The SVM is a widely utilized classification algorithm in the field of forestry [39]. The performance of the SVM model in representing the tree species was assessed by calculating various evaluation metrics. It should be noted that not all features have a high correlation with the tree species variable, meaning that having more features does not necessarily lead to higher classification accuracy for tree species [40]. Feature selection is an essential part of feature engineering, which aims to choose the most relevant features from all the features [41]. The filter method is commonly used to identify the most significant feature subset that is highly correlated with the target label. This method is favored for its simplicity and broad applicability across diverse domains [42]. When classifying tree species using a limited number of features, enhancing the additional features can significantly increase the distinction between different tree species. Nevertheless, beyond a certain threshold of the number of features, adding more features does not significantly improve tree species classification and recognition [43]. Once the saturation point of the number of features has been reached, adding more features will lead to data redundancy, which can negatively affect the model performance and reduce its effectiveness. The results demonstrate that the correlation of image statistical properties with tree species variables does not always increase with the number of features. By combining the filtering method with SVM, we identified eight feature subsets that have the strongest correlation with the tree species categories.

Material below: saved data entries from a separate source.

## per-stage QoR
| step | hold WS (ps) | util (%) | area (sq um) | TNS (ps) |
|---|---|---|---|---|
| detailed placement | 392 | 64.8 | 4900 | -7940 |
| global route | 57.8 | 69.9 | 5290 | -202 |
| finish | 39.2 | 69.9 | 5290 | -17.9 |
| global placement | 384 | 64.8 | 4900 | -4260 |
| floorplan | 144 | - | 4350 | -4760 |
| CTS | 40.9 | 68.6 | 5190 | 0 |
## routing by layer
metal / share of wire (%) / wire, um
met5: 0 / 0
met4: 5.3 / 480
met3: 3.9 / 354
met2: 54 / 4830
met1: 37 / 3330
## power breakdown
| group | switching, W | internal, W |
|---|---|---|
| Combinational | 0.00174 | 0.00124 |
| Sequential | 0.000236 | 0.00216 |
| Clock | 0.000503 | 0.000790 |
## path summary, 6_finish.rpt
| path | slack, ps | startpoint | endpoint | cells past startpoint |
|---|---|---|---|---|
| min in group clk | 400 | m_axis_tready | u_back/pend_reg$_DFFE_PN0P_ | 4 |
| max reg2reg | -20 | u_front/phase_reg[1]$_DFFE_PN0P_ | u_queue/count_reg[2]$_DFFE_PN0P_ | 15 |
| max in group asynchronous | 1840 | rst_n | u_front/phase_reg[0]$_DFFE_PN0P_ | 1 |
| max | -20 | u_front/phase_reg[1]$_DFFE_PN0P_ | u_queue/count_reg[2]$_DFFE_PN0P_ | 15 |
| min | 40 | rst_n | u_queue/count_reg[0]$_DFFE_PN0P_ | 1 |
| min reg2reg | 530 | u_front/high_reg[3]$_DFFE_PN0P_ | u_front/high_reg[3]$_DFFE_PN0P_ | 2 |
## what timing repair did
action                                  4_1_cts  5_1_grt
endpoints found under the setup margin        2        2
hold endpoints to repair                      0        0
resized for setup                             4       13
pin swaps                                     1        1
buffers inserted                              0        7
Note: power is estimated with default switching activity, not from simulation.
## src/design/ptt_pkg.sv

```systemverilog
package ptt_pkg;

    localparam logic [1:0] OP_TICK    = 2'd0;
    localparam logic [1:0] OP_SET     = 2'd1;
    localparam logic [1:0] OP_DESTROY = 2'd2;

    localparam logic [1:0] KIND_SET     = 2'd0;
    localparam logic [1:0] KIND_DESTROY = 2'd1;
    localparam logic [1:0] KIND_FIRE    = 2'd2;

    localparam logic [1:0] STAT_OK     = 2'd0;
    localparam logic [1:0] STAT_REJECT = 2'd1;
    localparam logic [1:0] STAT_FULL   = 2'd2;

    localparam int MAX_RESULTS = 16;
    localparam int FIRE_CW     = $clog2(MAX_RESULTS + 1);

    localparam int IN_DATA_W  = 176;
    localparam int OUT_DATA_W = 88;

    typedef struct packed {
        logic [31:0] id;
        logic [31:0] end_time;
        logic [31:0] interval;
        logic [31:0] remaining;
        logic [15:0] code;
        logic [31:0] destination;
    } slot_entry_t;

    typedef enum logic [3:0] {
        S_IDLE,
        S_DISPATCH,
        S_SET_SCAN,
        S_SET_REPLY,
        S_DES_SCAN,
        S_DES_REPLY,
        S_TICK_SCAN,
        S_TICK_EVAL,
        S_FLUSH
    } ptt_state_t;

    typedef struct packed {
        logic accept;
        logic scan_start;
        logic cand_load;
        logic cand_step;
        logic set_reply;
        logic des_reply;
        logic tick_commit;
        logic flush;
    } ptt_cmd_t;

    typedef struct packed {
        logic [1:0] op;
        logic       code_zero;
        logic       any_free;
        logic       scan_done;
        logic       scan_hit;
        logic       best_found;
        logic       fire_needed;
        logic       hold_valid;
        logic       out_free;
    } ptt_sts_t;

    function automatic logic [31:0] next_id(input logic [31:0] x);
        logic [31:0] n;
        n = x + 32'd1;
        return (n == 32'd0) ? 32'd1 : n;
    endfunction

endpackage

```

## src/design/ptt_ram.sv

```systemverilog
module ptt_ram #(
    parameter int WIDTH = 176,
    parameter int DEPTH = 16
) (
    input  logic                                     clk,
    input  logic                                     we,
    input  logic [((DEPTH > 1) ? $clog2(DEPTH) : 1)-1:0] waddr,
    input  logic [WIDTH-1:0]                         wdata,
    input  logic [((DEPTH > 1) ? $clog2(DEPTH) : 1)-1:0] raddr,
    output logic [WIDTH-1:0]                         rdata
);

    logic [WIDTH-1:0] mem [DEPTH];
    logic [WIDTH-1:0] rdata_reg;

    always_ff @(posedge clk)
    begin
        if (we)
        begin
            mem[waddr] <= wdata;
        end
        rdata_reg <= mem[raddr];
    end

    assign rdata = rdata_reg;

endmodule

```

## src/design/ptt_datapath.sv

```systemverilog
module ptt_datapath
    import ptt_pkg::*;
#(
    parameter int TIMERS = 16
) (
    input  logic                  clk,
    input  logic                  rst_n,
    input  ptt_cmd_t              cmd,
    output ptt_sts_t              sts,
    input  logic [IN_DATA_W-1:0]  in_data,
    input  logic [1:0]            in_op,
    output logic                  out_valid,
    input  logic                  out_ready,
    output logic [OUT_DATA_W-1:0] out_data,
    output logic [1:0]            out_kind,
    output logic                  out_last
);

    localparam int IW = (TIMERS > 1) ? $clog2(TIMERS) : 1;
    localparam int CW = $clog2(TIMERS + 1);
    localparam int EW = $bits(slot_entry_t);

    logic [1:0]         op_reg;
    logic [31:0]        now_reg;
    logic [31:0]        ivl_reg;
    logic signed [31:0] rep_reg;
    logic [15:0]        code_reg;
    logic [31:0]        dest_reg;
    logic [31:0]        target_reg;

    logic [TIMERS-1:0]  slot_valid_reg;
    logic [31:0]        id_counter_reg;
    logic [31:0]        cand_reg;
    logic [31:0]        prev_reg;
    logic               have_prev_reg;
    logic [FIRE_CW-1:0] fire_cnt_reg;

    logic [CW-1:0]      addr_cnt_reg;
    logic               rd_vld_reg;
    logic [IW-1:0]      rd_idx_reg;
    logic               match_reg;
    logic [IW-1:0]      match_idx_reg;
    logic               best_found_reg;
    logic [IW-1:0]      best_idx_reg;
    slot_entry_t        best_reg;

    logic               out_valid_reg;
    logic [1:0]         out_kind_reg;
    logic [31:0]        out_id_reg;
    logic [1:0]         out_status_reg;
    logic [15:0]        out_code_reg;
    logic [31:0]        out_dest_reg;
    logic               out_last_reg;
    logic               hold_valid_reg;
    logic [31:0]        hold_id_reg;
    logic [15:0]        hold_code_reg;
    logic [31:0]        hold_dest_reg;

    logic               ram_we;
    logic [IW-1:0]      ram_waddr;
    slot_entry_t        ram_wdata;
    logic [EW-1:0]      ram_rdata;
    slot_entry_t        rd_entry;
    slot_entry_t        new_entry;
    slot_entry_t        upd_entry;

    logic [IW-1:0]      free_idx;
    logic               any_free;
    logic               code_zero;
    logic [31:0]        key;
    logic               cur_valid;
    logic               cur_hit;
    logic               cur_cand;
    logic               fire_needed;
    logic               out_free;
    logic               set_ok;
    logic               push_out;
    logic               out_load;

    ptt_ram #(
        .WIDTH(EW),
        .DEPTH(TIMERS)
    ) u_ram (
        .clk  (clk),
        .we   (ram_we),
        .waddr(ram_waddr),
        .wdata(ram_wdata),
        .raddr(addr_cnt_reg[IW-1:0]),
        .rdata(ram_rdata)
    );

    assign rd_entry = slot_entry_t'(ram_rdata);

    always_comb
    begin
        free_idx = '0;
        for (int i = TIMERS - 1; i >= 0; i--)
        begin
            if (!slot_valid_reg[i])
            begin
                free_idx = IW'(i);
            end
        end
    end

    assign any_free  = !(&slot_valid_reg);
    assign code_zero = (code_reg == 16'd0);
    assign set_ok    = !code_zero && any_free;
    assign key       = (op_reg == OP_SET) ? cand_reg : target_reg;
    assign cur_valid = rd_vld_reg && slot_valid_reg[rd_idx_reg];
    assign cur_hit   = cur_valid && (rd_entry.id == key);
    assign cur_cand  = cur_valid && (!have_prev_reg || (rd_entry.id > prev_reg))
                       && (!best_found_reg || (rd_entry.id < best_reg.id));

    assign fire_needed = (best_reg.remaining != 32'd0) && (now_reg >= best_reg.end_time)
                         && (fire_cnt_reg < FIRE_CW'(MAX_RESULTS));
    assign out_free    = !out_valid_reg || out_ready;
    assign push_out    = cmd.tick_commit && fire_needed && hold_valid_reg;
    assign out_load    = cmd.set_reply || cmd.des_reply || cmd.flush || push_out;

    always_comb
    begin
        new_entry.id          = cand_reg;
        new_entry.end_time    = now_reg + ivl_reg;
        new_entry.interval    = ivl_reg;
        new_entry.remaining   = $unsigned(rep_reg);
        new_entry.code        = code_reg;
        new_entry.destination = dest_reg;

        upd_entry          = best_reg;
        upd_entry.end_time = best_reg.end_time + best_reg.interval;
        if (!best_reg.remaining[31])
        begin
            upd_entry.remaining = best_reg.remaining - 32'd1;
        end

        ram_we    = 1'b0;
        ram_waddr = free_idx;
        ram_wdata = new_entry;
        if (cmd.set_reply && set_ok)
        begin
            ram_we = 1'b1;
        end
        else if (cmd.tick_commit && fire_needed)
        begin
            ram_we    = 1'b1;
            ram_waddr = best_idx_reg;
            ram_wdata = upd_entry;
        end
    end

    always_ff @(posedge clk or negedge rst_n)
    begin
        if (!rst_n)
        begin
            slot_valid_reg <= '0;
            id_counter_reg <= '0;
            have_prev_reg  <= 1'b0;
            fire_cnt_reg   <= '0;
            addr_cnt_reg   <= CW'(TIMERS);
            rd_vld_reg     <= 1'b0;
            match_reg      <= 1'b0;
            best_found_reg <= 1'b0;
            out_valid_reg  <= 1'b0;
            hold_valid_reg <= 1'b0;
        end
        else
        begin
            if (cmd.accept)
            begin
                have_prev_reg <= 1'b0;
                fire_cnt_reg  <= '0;
            end

            if (cmd.scan_start)
            begin
                addr_cnt_reg   <= '0;
                rd_vld_reg     <= 1'b0;
                match_reg      <= 1'b0;
                best_found_reg <= 1'b0;
            end
            else
            begin
                if (addr_cnt_reg < CW'(TIMERS))
                begin
                    addr_cnt_reg <= addr_cnt_reg + CW'(1);
                    rd_vld_reg   <= 1'b1;
                end
                else
                begin
                    rd_vld_reg <= 1'b0;
                end
                if (cur_hit)
                begin
                    match_reg <= 1'b1;
                end
                if (cur_cand)
                begin
                    best_found_reg <= 1'b1;
                end
            end

            if (cmd.set_reply && set_ok)
            begin
                slot_valid_reg[free_idx] <= 1'b1;
                id_counter_reg           <= cand_reg;
            end
            else if (cmd.des_reply && match_reg)
            begin
                slot_valid_reg[match_idx_reg] <= 1'b0;
            end
            else if (cmd.tick_commit)
            begin
                have_prev_reg <= 1'b1;
                if (best_reg.remaining == 32'd0)
                begin
                    slot_valid_reg[best_idx_reg] <= 1'b0;
                end
                else if (fire_needed)
                begin
                    fire_cnt_reg <= fire_cnt_reg + FIRE_CW'(1);
                end
            end

            if (out_load)
            begin
                out_valid_reg <= 1'b1;
            end
            else if (out_ready)
            begin
                out_valid_reg <= 1'b0;
            end

            if (cmd.tick_commit && fire_needed)
            begin
                hold_valid_reg <= 1'b1;
            end
            else if (cmd.flush)
            begin
                hold_valid_reg <= 1'b0;
            end
        end
    end

    always_ff @(posedge clk)
    begin
        if (cmd.accept)
        begin
            op_reg     <= in_op;
            now_reg    <= in_data[31:0];
            ivl_reg    <= in_data[63:32];
            rep_reg    <= $signed(in_data[95:64]);
            code_reg   <= in_data[111:96];
            dest_reg   <= in_data[143:112];
            target_reg <= in_data[175:144];
        end

        if (cmd.cand_load)
        begin
            cand_reg <= next_id(id_counter_reg);
        end
        else if (cmd.cand_step)
        begin
            cand_reg <= next_id(cand_reg);
        end

        if (!cmd.scan_start && (addr_cnt_reg < CW'(TIMERS)))
        begin
            rd_idx_reg <= addr_cnt_reg[IW-1:0];
        end
        if (cur_hit)
        begin
            match_idx_reg <= rd_idx_reg;
        end
        if (cur_cand)
        begin
            best_idx_reg <= rd_idx_reg;
            best_reg     <= rd_entry;
        end

        if (cmd.tick_commit)
        begin
            prev_reg <= best_reg.id;
        end

        if (cmd.set_reply)
        begin
            out_kind_reg <= KIND_SET;
            out_code_reg <= 16'd0;
            out_dest_reg <= 32'd0;
            out_last_reg <= 1'b1;
            if (code_zero)
            begin
                out_id_reg     <= 32'd0;
                out_status_reg <= STAT_REJECT;
            end
            else if (!any_free)
            begin
                out_id_reg     <= 32'd0;
                out_status_reg <= STAT_FULL;
            end
            else
            begin
                out_id_reg     <= cand_reg;
                out_status_reg <= STAT_OK;
            end
        end
        else if (cmd.des_reply)
        begin
            out_kind_reg   <= KIND_DESTROY;
            out_id_reg     <= target_reg;
            out_status_reg <= match_reg ? STAT_OK : STAT_REJECT;
            out_code_reg   <= 16'd0;
            out_dest_reg   <= 32'd0;
            out_last_reg   <= 1'b1;
        end
        else if (cmd.flush || push_out)
        begin
            out_kind_reg   <= KIND_FIRE;
            out_id_reg     <= hold_id_reg;
            out_status_reg <= STAT_OK;
            out_code_reg   <= hold_code_reg;
            out_dest_reg   <= hold_dest_reg;
            out_last_reg   <= cmd.flush;
        end

        if (cmd.tick_commit && fire_needed)
        begin
            hold_id_reg   <= best_reg.id;
            hold_code_reg <= best_reg.code;
            hold_dest_reg <= best_reg.destination;
        end
    end

    always_comb
    begin
        sts.op          = op_reg;
        sts.code_zero   = code_zero;
        sts.any_free    = any_free;
        sts.scan_done   = rd_vld_reg && (rd_idx_reg == IW'(TIMERS - 1));
        sts.scan_hit    = match_reg || cur_hit;
        sts.best_found  = best_found_reg;
        sts.fire_needed = fire_needed;
        sts.hold_valid  = hold_valid_reg;
        sts.out_free    = out_free;
    end

    assign out_valid = out_valid_reg;
    assign out_data  = {6'd0, out_dest_reg, out_code_reg, out_status_reg, out_id_reg};
    assign out_kind  = out_kind_reg;
    assign out_last  = out_last_reg;

endmodule

```

## src/design/ptt_ctrl.sv

```systemverilog
module ptt_ctrl
    import ptt_pkg::*;
(
    input  logic     clk,
    input  logic     rst_n,
    input  logic     in_valid,
    output logic     in_ready,
    input  ptt_sts_t sts,
    output ptt_cmd_t cmd
);

    ptt_state_t state_reg;
    ptt_state_t state_next;

    always_ff @(posedge clk or negedge rst_n)
    begin
        if (!rst_n)
        begin
            state_reg <= S_IDLE;
        end
        else
        begin
            state_reg <= state_next;
        end
    end

    always_comb
    begin
        state_next = state_reg;
        case (state_reg)
            S_IDLE:
            begin
                if (in_valid)
                begin
                    state_next = S_DISPATCH;
                end
            end
            S_DISPATCH:
            begin
                case (sts.op)
                    OP_TICK:    state_next = S_TICK_SCAN;
                    OP_SET:     state_next = (sts.code_zero || !sts.any_free) ?
                                             S_SET_REPLY : S_SET_SCAN;
                    OP_DESTROY: state_next = S_DES_SCAN;
                    default:    state_next = S_IDLE;
                endcase
            end
            S_SET_SCAN:
            begin
                if (sts.scan_done && !sts.scan_hit)
                begin
                    state_next = S_SET_REPLY;
                end
            end
            S_SET_REPLY:
            begin
                if (sts.out_free)
                begin
                    state_next = S_IDLE;
                end
            end
            S_DES_SCAN:
            begin
                if (sts.scan_done)
                begin
                    state_next = S_DES_REPLY;
                end
            end
            S_DES_REPLY:
            begin
                if (sts.out_free)
                begin
                    state_next = S_IDLE;
                end
            end
            S_TICK_SCAN:
            begin
                if (sts.scan_done)
                begin
                    state_next = S_TICK_EVAL;
                end
            end
            S_TICK_EVAL:
            begin
                if (!sts.best_found)
                begin
                    state_next = S_FLUSH;
                end
                else if (!(sts.fire_needed && sts.hold_valid && !sts.out_free))
                begin
                    state_next = S_TICK_SCAN;
                end
            end
            S_FLUSH:
            begin
                if (!sts.hold_valid || sts.out_free)
                begin
                    state_next = S_IDLE;
                end
            end
            default:
            begin
                state_next = S_IDLE;
            end
        endcase
    end

    always_comb
    begin
        cmd      = '0;
        in_ready = 1'b0;
        case (state_reg)
            S_IDLE:
            begin
                in_ready   = 1'b1;
                cmd.accept = in_valid;
            end
            S_DISPATCH:
            begin
                case (sts.op)
                    OP_TICK:
                    begin
                        cmd.scan_start = 1'b1;
                    end
                    OP_SET:
                    begin
                        cmd.cand_load  = !sts.code_zero && sts.any_free;
                        cmd.scan_start = !sts.code_zero && sts.any_free;
                    end
                    OP_DESTROY:
                    begin
                        cmd.scan_start = 1'b1;
                    end
                    default:
                    begin
                        cmd.scan_start = 1'b0;
                    end
                endcase
            end
            S_SET_SCAN:
            begin
                cmd.cand_step  = sts.scan_done && sts.scan_hit;
                cmd.scan_start = sts.scan_done && sts.scan_hit;
            end
            S_SET_REPLY:
            begin
                cmd.set_reply = sts.out_free;
            end
            S_DES_REPLY:
            begin
                cmd.des_reply = sts.out_free;
            end
            S_TICK_EVAL:
            begin
                if (sts.best_found && !(sts.fire_needed && sts.hold_valid && !sts.out_free))
                begin
                    cmd.tick_commit = 1'b1;
                    cmd.scan_start  = 1'b1;
                end
            end
            S_FLUSH:
            begin
                cmd.flush = sts.hold_valid && sts.out_free;
            end
            default:
            begin
                cmd = '0;
            end
        endcase
    end

endmodule

```

## src/design/periodic_timer_table_top.sv

```systemverilog
// Periodic timer table: up to TIMERS timers with repeat counts.
// Input channel s_axis_*: one item is a tick, set or destroy operation
// (tuser selects it). Output channel m_axis_*: set and destroy each give one
// reply; a tick gives one fire item per due timer (at most 16), in ascending
// id order, and none when nothing is due. tlast marks the final item of an
// operation.
// Every operation searches the table by one slot per cycle through the
// single read port of the slot RAM. A destroy makes one pass. A set is
// answered without a pass when rejected or full; else it makes one pass
// per candidate id, moving to the next id while the candidate is live.
// A tick makes one pass per live timer, in ascending id order, and a last
// pass that finds no timer left.
// The next item is taken as soon as the previous operation is finished,
// even while its last result waits in the output register.
// Reset frees all timers and clears the id counter; no clearing pass.
// When the receiver stalls, results wait in the output register and one
// hold register, and the table scan pauses until there is room.
module periodic_timer_table_top
    import ptt_pkg::*;
#(
    parameter int TIMERS = 16
) (
    input  logic                  clk,
    input  logic                  rst_n,
    input  logic                  s_axis_tvalid,
    output logic                  s_axis_tready,
    // now_seconds, interval_seconds, repeat_count, message_code, destination, target_id
    input  logic [IN_DATA_W-1:0]  s_axis_tdata,
    // operation
    input  logic [1:0]            s_axis_tuser,
    output logic                  m_axis_tvalid,
    input  logic                  m_axis_tready,
    // result_id, status, fired_code, fired_destination, zero pad
    output logic [OUT_DATA_W-1:0] m_axis_tdata,
    // result_kind
    output logic [1:0]            m_axis_tuser,
    output logic                  m_axis_tlast
);

    ptt_cmd_t cmd;
    ptt_sts_t sts;

    ptt_ctrl u_ctrl (
        .clk     (clk),
        .rst_n   (rst_n),
        .in_valid(s_axis_tvalid),
        .in_ready(s_axis_tready),
        .sts     (sts),
        .cmd     (cmd)
    );

    ptt_datapath #(
        .TIMERS(TIMERS)
    ) u_datapath (
        .clk      (clk),
        .rst_n    (rst_n),
        .cmd      (cmd),
        .sts      (sts),
        .in_data  (s_axis_tdata),
        .in_op    (s_axis_tuser),
        .out_valid(m_axis_tvalid),
        .out_ready(m_axis_tready),
        .out_data (m_axis_tdata),
        .out_kind (m_axis_tuser),
        .out_last (m_axis_tlast)
    );

    assert property (@(posedge clk) disable iff (!rst_n)
        s_axis_tready |-> !sts.hold_valid)
        else $error("fire item still held while idle");

    assert property (@(posedge clk) disable iff (!rst_n)
        (cmd.tick_commit && sts.fire_needed && sts.hold_valid) |-> sts.out_free)
        else $error("fire item pushed into a busy output register");

    assert property (@(posedge clk) disable iff (!rst_n)
        (cmd.set_reply || cmd.des_reply) |=> (m_axis_tvalid && m_axis_tlast))
        else $error("reply not presented as final item");

endmodule
```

Furthermore, feature importance measures are commonly employed for analyzing feature ranking problems and assessing the global sensitivity of classification models for each feature independently [44]. At the same time, feature evaluation and selection techniques based on SVDD can also be applied to feature selection in one-class classification problems [45]. However, the use of SVDD to analyze tree species sensitivity feature subsets is a novel research topic.

In this study, we observed differences in the sensitivity feature subsets among various tree species. The F1-score of all tree species was higher than 0.7 when using the sensitive feature subset of each tree species to verify its effectiveness. The experimental results demonstrate that our proposed method is effective in identifying sensitive feature subsets in tree species classification. This method can provide valuable insights into the development of more efficient methods for identifying tree species, ultimately contributing to the management and conservation of forest ecosystems. Nonetheless, our dataset was limited to certain tree species and geographic locations. While providing valuable insights and results, further research is required to explore the model’s performance on datasets from other regions with different tree species and variations in image acquisition conditions. Understanding the relationship between image statistical properties and other tree species can facilitate the model’s applicability to broader scenarios and enhance the evaluation metrics of algorithmic classification. Future studies could focus on expanding the dataset to include a more comprehensive range of tree species and geographic locations to enhance the model’s robustness. Additionally, exploring other factors that can affect the model’s performance, such as environmental conditions and image quality, could open up new avenues of research to further optimize the model for practical applications under real-world conditions.